Note: This bug is displayed in read-only format because
the product is no longer active in Red Hat Bugzilla.
RHEL Engineering is moving the tracking of its product development work on RHEL 6 through RHEL 9 to Red Hat Jira (issues.redhat.com). If you're a Red Hat customer, please continue to file support cases via the Red Hat customer portal. If you're not, please head to the "RHEL project" in Red Hat Jira and file new tickets here. Individual Bugzilla bugs in the statuses "NEW", "ASSIGNED", and "POST" are being migrated throughout September 2023. Bugs of Red Hat partners with an assigned Engineering Partner Manager (EPM) are migrated in late September as per pre-agreed dates. Bugs against components "kernel", "kernel-rt", and "kpatch" are only migrated if still in "NEW" or "ASSIGNED". If you cannot log in to RH Jira, please consult article #7032570. That failing, please send an e-mail to the RH Jira admins at rh-issues@redhat.com to troubleshoot your issue as a user management inquiry. The email creates a ServiceNow ticket with Red Hat. Individual Bugzilla bugs that are migrated will be moved to status "CLOSED", resolution "MIGRATED", and set with "MigratedToJIRA" in "Keywords". The link to the successor Jira issue will be found under "Links", have a little "two-footprint" icon next to it, and direct you to the "RHEL project" in Red Hat Jira (issue links are of type "https://issues.redhat.com/browse/RHEL-XXXX", where "X" is a digit).

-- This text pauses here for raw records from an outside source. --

## lcd_top
module lcd_top(
  input clk,
  input rst,
  input PS2_CLK,
  input PS2_DATA,
  output [7:4] DB,
  output LCD_E,
  output LCD_RS,
  output LCD_RW,
  output [7:0] LED
  );
  wire busy;
  wire cmd;
  wire en;
  wire [7:0] data;
  snaptest LD1 (
    .clk(clk),
    .rst(rst),
    .busy(busy),
	 .PS2_CLK(PS2_CLK),
	 .PS2_DATA(PS2_DATA),
    .cmd(cmd),
    .en(en),
    .data(data),
	 .LED(LED)
    );
  lcd_controller LC1 (
    .clk(clk),
    .rst(rst),
    .en(en),
    .cmd(cmd),
    .data(data),
    .DB(DB),
    .LCD_E(LCD_E),
    .LCD_RS(LCD_RS),
    .LCD_RW(LCD_RW),
    .busy(busy)
    );
endmodule
For scale: roughly 1900 cells after synthesis, about 19 I/O pins, about 25000 um^2 of cells after synthesis.
Settings: LEC_CHECK=0, CAP_MARGIN=20, CORE_MARGIN=2, CORE_UTILIZATION=40, SETUP_SLACK_MARGIN=-1.39, SLEW_MARGIN=20; clock period 14.7 ns.
run.sh (not shown) runs the stock make flow with config.mk's settings and CLKGATE_MAP_FILE=.
==> next run, changes <==
CORE_UTILIZATION = 70   (was 40)
SETUP_SLACK_MARGIN = 2.18   (was -1.39)
clock period = 12.9 ns   (was 14.7 ns; I/O delays follow)
What happened:
- wire length grows by 11%
- clock-buffer cell count shrinks by 1
- total power grows by 13%
- setup slack loses 1.1 ns
- cell count shrinks by 14%
- first-iteration DRC count grows by 79%
- synthesized area does not change
- cell area shrinks by 2.3%
- critical path depth is unchanged


## wip/nickel
Starting RTL as in the previous note.
==> flow/design.v (excerpt) <==
module lcd_top(
  input clk,
  input rst,
  input PS2_CLK,
  input PS2_DATA,
  output [7:4] DB,
  output LCD_E,
  output LCD_RS,
  output LCD_RW,
  output [7:0] LED
  );
  wire busy;
  wire cmd;
  wire en;
  wire [7:0] data;
  snaptest LD1 (
    .clk(clk),
    .rst(rst),
    .busy(busy),
	 .PS2_CLK(PS2_CLK),
	 .PS2_DATA(PS2_DATA),
    .cmd(cmd),
    .en(en),
    .data(data),
	 .LED(LED)
    );
  lcd_controller LC1 (
    .clk(clk),
    .rst(rst),
    .en(en),
    .cmd(cmd),
    .data(data),
    .DB(DB),
    .LCD_E(LCD_E),
    .LCD_RS(LCD_RS),
    .LCD_RW(LCD_RW),
    .busy(busy)
    );
endmodule
==> flow/config.mk <==
export PLATFORM = sky130hd
export DESIGN_NAME = lcd_top
export DESIGN_NICKNAME = lcd_top
export VERILOG_FILES = /design/flow/design.v
export SDC_FILE = /design/flow/constraint.sdc
export NUM_CORES = 4
export LEC_CHECK = 0
export ABC_AREA = 1
export CAP_MARGIN = 20
export CORE_ASPECT_RATIO = 1.76
export CORE_MARGIN = 2
export CORE_UTILIZATION = 40
export GPL_TIMING_DRIVEN = 0
export MAX_ROUTING_LAYER = met4
export PLACE_DENSITY_LB_ADDON = 0.17
export SLEW_MARGIN = 25
export TNS_END_PERCENT = 65
==> flow/constraint.sdc <==
create_clock -name core_clock -period 15.3 [get_ports {clk}]
set_input_delay 3.0600 -clock core_clock [delete_from_list [all_inputs] [get_ports {clk}]]
set_output_delay 3.0600 -clock core_clock [all_outputs]
set_load 0.01 [all_outputs]
In summary, wip/nickel completed successfully, with a layout that passed the timing, design-rule and antenna checks.
Edits applied to the flow inputs when going from wip/nickel to wip/lagoon:
Settings: clearing ABC_AREA, which used to be 1; clearing CORE_ASPECT_RATIO, which used to be 1.76; swapping 40 for 45 in CORE_UTILIZATION; clearing TNS_END_PERCENT, which used to be 65; swapping 25 for 20 in SLEW_MARGIN; clearing PLACE_DENSITY_LB_ADDON, which used to be 0.17; clearing GPL_TIMING_DRIVEN, which used to be 0; clearing MAX_ROUTING_LAYER, which used to be met4; swapping 15.3 for 14.7 in the clock period (ns, I/O delays scaled along).
Across wip/nickel and wip/lagoon, the outcome is the same: a clean finish for every run. When wip/lagoon is set beside wip/nickel, its routed length on met3 turns out to be 410 um smaller. Looking at portion of the post-synthesis area used by sequential elements, wip/lagoon sits above wip/nickel. Diff wip/nickel -> wip/lagoon | number of global-route vias before repair | down by more than a quarter.
Inputs modified between wip/lagoon and wip/delta:
Settings: CORE_UTILIZATION changed from 45 to 66; the clock period (ns, I/O delays scaled along) changed from 14.7 to 12.3.
Notes after the runs:
Between wip/delta and wip/lagoon, the register cell area after layout does not differ in any meaningful way. Final weighted congestion in routability-driven placement, wip/lagoon and wip/delta: larger value in wip/delta. When the final numbers for wip/lagoon and wip/delta were put side by side, the final critical-path setup slack turned out to be greater in wip/lagoon. What wip/lagoon reported for clock-net power has to be multiplied by 1.10 to get the figure for wip/delta. On fraction of power spent switching nets: between wip/lagoon and wip/delta, it ends up higher for wip/delta.
## Diff of input files: wip/pepper against wip/delta
Settings: CTS_CLUSTER_SIZE: unset -> 92; CORE_UTILIZATION: 66 -> 50; the clock period (ns, I/O delays scaled along): 12.3 -> 12.1.
Findings:
- wip/pepper finished all stages; the layout is clean.
- Global-route track usage on met2 in wip/pepper vs wip/delta: down 8.1 points
- Sequential cell area share delta for wip/pepper relative to wip/delta: 0.86 points lower
- Net switching fraction of the power of wip/delta is on par with wip/pepper.
- Changes observed in wip/pepper relative to wip/delta: critical path buffer and inverter count rose 1, power rose about 3.3%, total instance count after detailed placement rose 166, post-detailed-placement cell area rose 280 um2.
- Reported for wip/delta and wip/pepper, mean cell area of the mapped netlist turned out identical to the last digit.
The following lists how wip/garnet was set up differently from wip/pepper:
Settings: CTS_CLUSTER_SIZE removed (was 92); CORE_UTILIZATION changed from 50 to 40; the clock period (ns, I/O delays scaled along) changed from 12.1 to 20.0.
## What came out
- The lower maximum resistive drop on vdd came out of wip/garnet.
- Growth of design area from synthesis to finish was lower in the run labelled wip/pepper.
- The final reports for wip/garnet and wip/pepper show worst setup slack higher in the former.
- Sequential share of layout area in wip/garnet is 0.33 points below wip/pepper.
- Number of H-tree levels delta (wip/pepper -> wip/garnet): insignificant
- met2 routing resource usage after global routing ends up lower on wip/garnet.
- Summary of wip/garnet over wip/pepper: critical path depth fell 4; power has decreased.


lcd_top again, from the RTL that the note above started with.
export LEC_CHECK = 0
export ABC_AREA = 1
export CAP_MARGIN = 20
export CORE_ASPECT_RATIO = 1.76
export CORE_MARGIN = 2
export CORE_UTILIZATION = 40
export GPL_TIMING_DRIVEN = 1
export MAX_ROUTING_LAYER = met4
export MIN_ROUTING_LAYER = met2
export PLACE_DENSITY_LB_ADDON = 0.06
export SLEW_MARGIN = 25
export TNS_END_PERCENT = 65
create_clock -name core_clock -period 16.1 [get_ports {clk}]
The starting point finished with timing, DRC and antenna clean.
Change:
Settings changed: ABC_AREA 1 to unset, CORE_ASPECT_RATIO 1.76 to unset, CORE_UTILIZATION 40 to 66, CTS_CLUSTER_DIAMETER set to 191, GPL_TIMING_DRIVEN 1 to unset, MIN_ROUTING_LAYER met2 to unset, PLACE_DENSITY_LB_ADDON 0.06 to unset, SLEW_MARGIN 25 to 20, TNS_END_PERCENT 65 to unset.
Clock period 16.1 ns to 10.2 ns, I/O delays scaled along.
Routed wire length drops by about 25%.
Core utilization goes up by 29 points.
Sequential power is higher by about 60%.
Combinational power rose by 14%.
Non-clock buffer count goes down by 7.
Clock-buffer cell count goes down by 6.
Design area came out lower by 6.1%.
Change:
Settings changed: CTS_CLUSTER_DIAMETER 191 to 204, MAX_ROUTING_LAYER met4 to unset.
Clock period 10.2 ns to 8.52 ns, I/O delays scaled along.
=> Via count hardly moves. Power goes up by about a fifth. Setup slack gets worse by 0.50 ns. Global-route usage decreases by 1.7 points. Hold slack is about the same. Non-clock buffer count rises by 4. Cell area is about the same. Wire length falls by a few percent.
Change:
Settings changed: ABC_AREA set to 1, CORE_UTILIZATION 66 to 72, CTS_CLUSTER_DIAMETER 204 to unset, SETUP_SLACK_MARGIN set to 1.92.
Clock period 8.52 ns to 8.19 ns, I/O delays scaled along.
Result:
- The changed run finished with capacitance limit, slew limit, setup timing left
- sequential power rises by a few percent
- global-route usage goes up by 15 points
- critical path depth came out higher by 3
- cell count rose by well over a third
- clock skew rises by 0.045 ns
- die size is lower by a few percent
- routed wire length goes up by well over a third
- synthesized cell count goes up by well over a third
- count of clock-buffer cells in the layout increases by 7


## run A
Starting RTL as in the previous note.
clock: 8.19 ns
lec_check: 0
abc_area: 1
cap_margin: 20
core_aspect_ratio: 1.38
core_margin: 2
core_utilization: 72
cts_cluster_diameter: 400
cts_cluster_size: 10
place_density_lb_addon: 0.08
setup_slack_margin: -0.69
slew_margin: 40
tns_end_percent: 15
Run A finished end to end and its layout was clean on timing, DRC and antenna.
Input-level comparison between run B and run A:
- CORE_ASPECT_RATIO no longer set, was 1.38
- SLEW_MARGIN now 20, was 40
- TNS_END_PERCENT no longer set, was 15
- CTS_CLUSTER_SIZE no longer set, was 10
Notes after the runs:
Diff run B and run A: routing usage on met1 lower in run A
In run B the cell count along the critical path turned out 1 higher than in run A.
When run B is measured against run A, its wire length reported by the detailed router turns out 3.5% lower.
The sequential share of cell area of run B and that of run A are within noise of each other.
Looking at final RePlAce weighted congestion across run B and run A, the one that comes out higher is run A.
The post-route cell area was comparable across run B and run A.
Modified inputs, run C compared to run B
- swapping 400 for 387 in CTS_CLUSTER_DIAMETER
- clearing PLACE_DENSITY_LB_ADDON, which used to be 0.08
- swapping -0.69 for 1.22 in SETUP_SLACK_MARGIN
Results
On global-route wire length before repair, run C and run B are basically level. Going from run B to run C, routing usage on met2 shrinks by 0.59 points. Finished layout cell area across run C and run B: no real change. Run C -> run B: number of standard cells after synthesis delta 0, exact match. Compared run C vs run B, and clock buffer count in the final layout is up in run C.
[inputs] run D vs run C
- ABC_AREA removed (was 1)
- CORE_UTILIZATION changed from 72 to 70
- PLACE_DENSITY_LB_ADDON newly set to 0.01
- CTS_CLUSTER_DIAMETER removed (was 387)
- SETUP_SLACK_MARGIN changed from 1.22 to 2.35
--- outcome ---
- Between run C and run D, the total half-perimeter wirelength after legalization and detailed placement is lower for run D.
- Run D ended with less flop share of the area than run C.
- In the reports for run C and run D, the larger synthesized area belongs to run C.
- Summary of the comparison: initial antenna violation count is higher in run D, relative to run C.
- From run C to run D the numbers moved as follows: area taken by flip-flops and latches now sits at about the same level; portion of total power attributed to the clock network went up by 1.4 points; total vias in the final route shows a reduction of 1771.
- First-iteration DRC count: lower on run C
- Side by side, total power turned out higher in run D than in run C.
- Delta(wire length reported by the detailed router, run D - run C) > 0
Power figures rest on the tool's default switching activity, not on a simulated workload.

This same link will be available in a blue banner at the top of the page informing you that that bug has been migrated.
Description of problem:
We are seeing a situation when, at system boot, systemd becomes confused over the state of var-lib-nfs-rpc_pipefs.mount. Specifically, systemd believes that /var/lib/nfs/rpc_pipefs is not mounted, when in fact it is mounted, with the exact same options with which var-lib-nfs-rpc_pipefs.mount would mount it:
```
$ systemctl status var-lib-nfs-rpc_pipefs.mount
● var-lib-nfs-rpc_pipefs.mount - RPC Pipe File System
Loaded: loaded (/usr/lib/systemd/system/var-lib-nfs-rpc_pipefs.mount; static; vendor preset: disabled)
Active: failed (Result: exit-code) since Tue 2023-03-21 17:17:51 EDT; 1min 56s ago
Where: /var/lib/nfs/rpc_pipefs
What: sunrpc
Mar 21 17:17:51 host.example.org systemd[1]: Mounting RPC Pipe File System...
Mar 21 17:17:51 host.example.org mount[905509]: mount: /var/lib/nfs/rpc_pipefs: sunrpc already mounted on /var/lib/nfs/rpc_pipefs.
Mar 21 17:17:51 host.example.org systemd[1]: var-lib-nfs-rpc_pipefs.mount: Mount process exited, code=exited status=32
Mar 21 17:17:51 host.example.org systemd[1]: var-lib-nfs-rpc_pipefs.mount: Failed with result 'exit-code'.
Mar 21 17:17:51 host.example.org systemd[1]: Failed to mount RPC Pipe File System.
$ awk '$2 == "/var/lib/nfs/rpc_pipefs" {print $0}' /proc/mounts
sunrpc /var/lib/nfs/rpc_pipefs rpc_pipefs rw,relatime 0 0
```
When this issue occurs, it breaks our NFS home directories, because we mount our home directories with sec=krb5p, which requires rpc-gssd.service, which requires rpc_pipefs.target, which requires var-lib-nfs-rpc_pipefs.mount. So systemd prevents rpc-gssd.service from running because it thinks a prerequisite hasn’t been met, when in fact all prerequisites are satisfied as per the on-disk state of the system.
Neither `systemctl daemon-reload` nor `systemctl daemon-reexec` corrects systemd’s erroneous perception of the state of the /var/lib/nfs/rpc_pipefs mount.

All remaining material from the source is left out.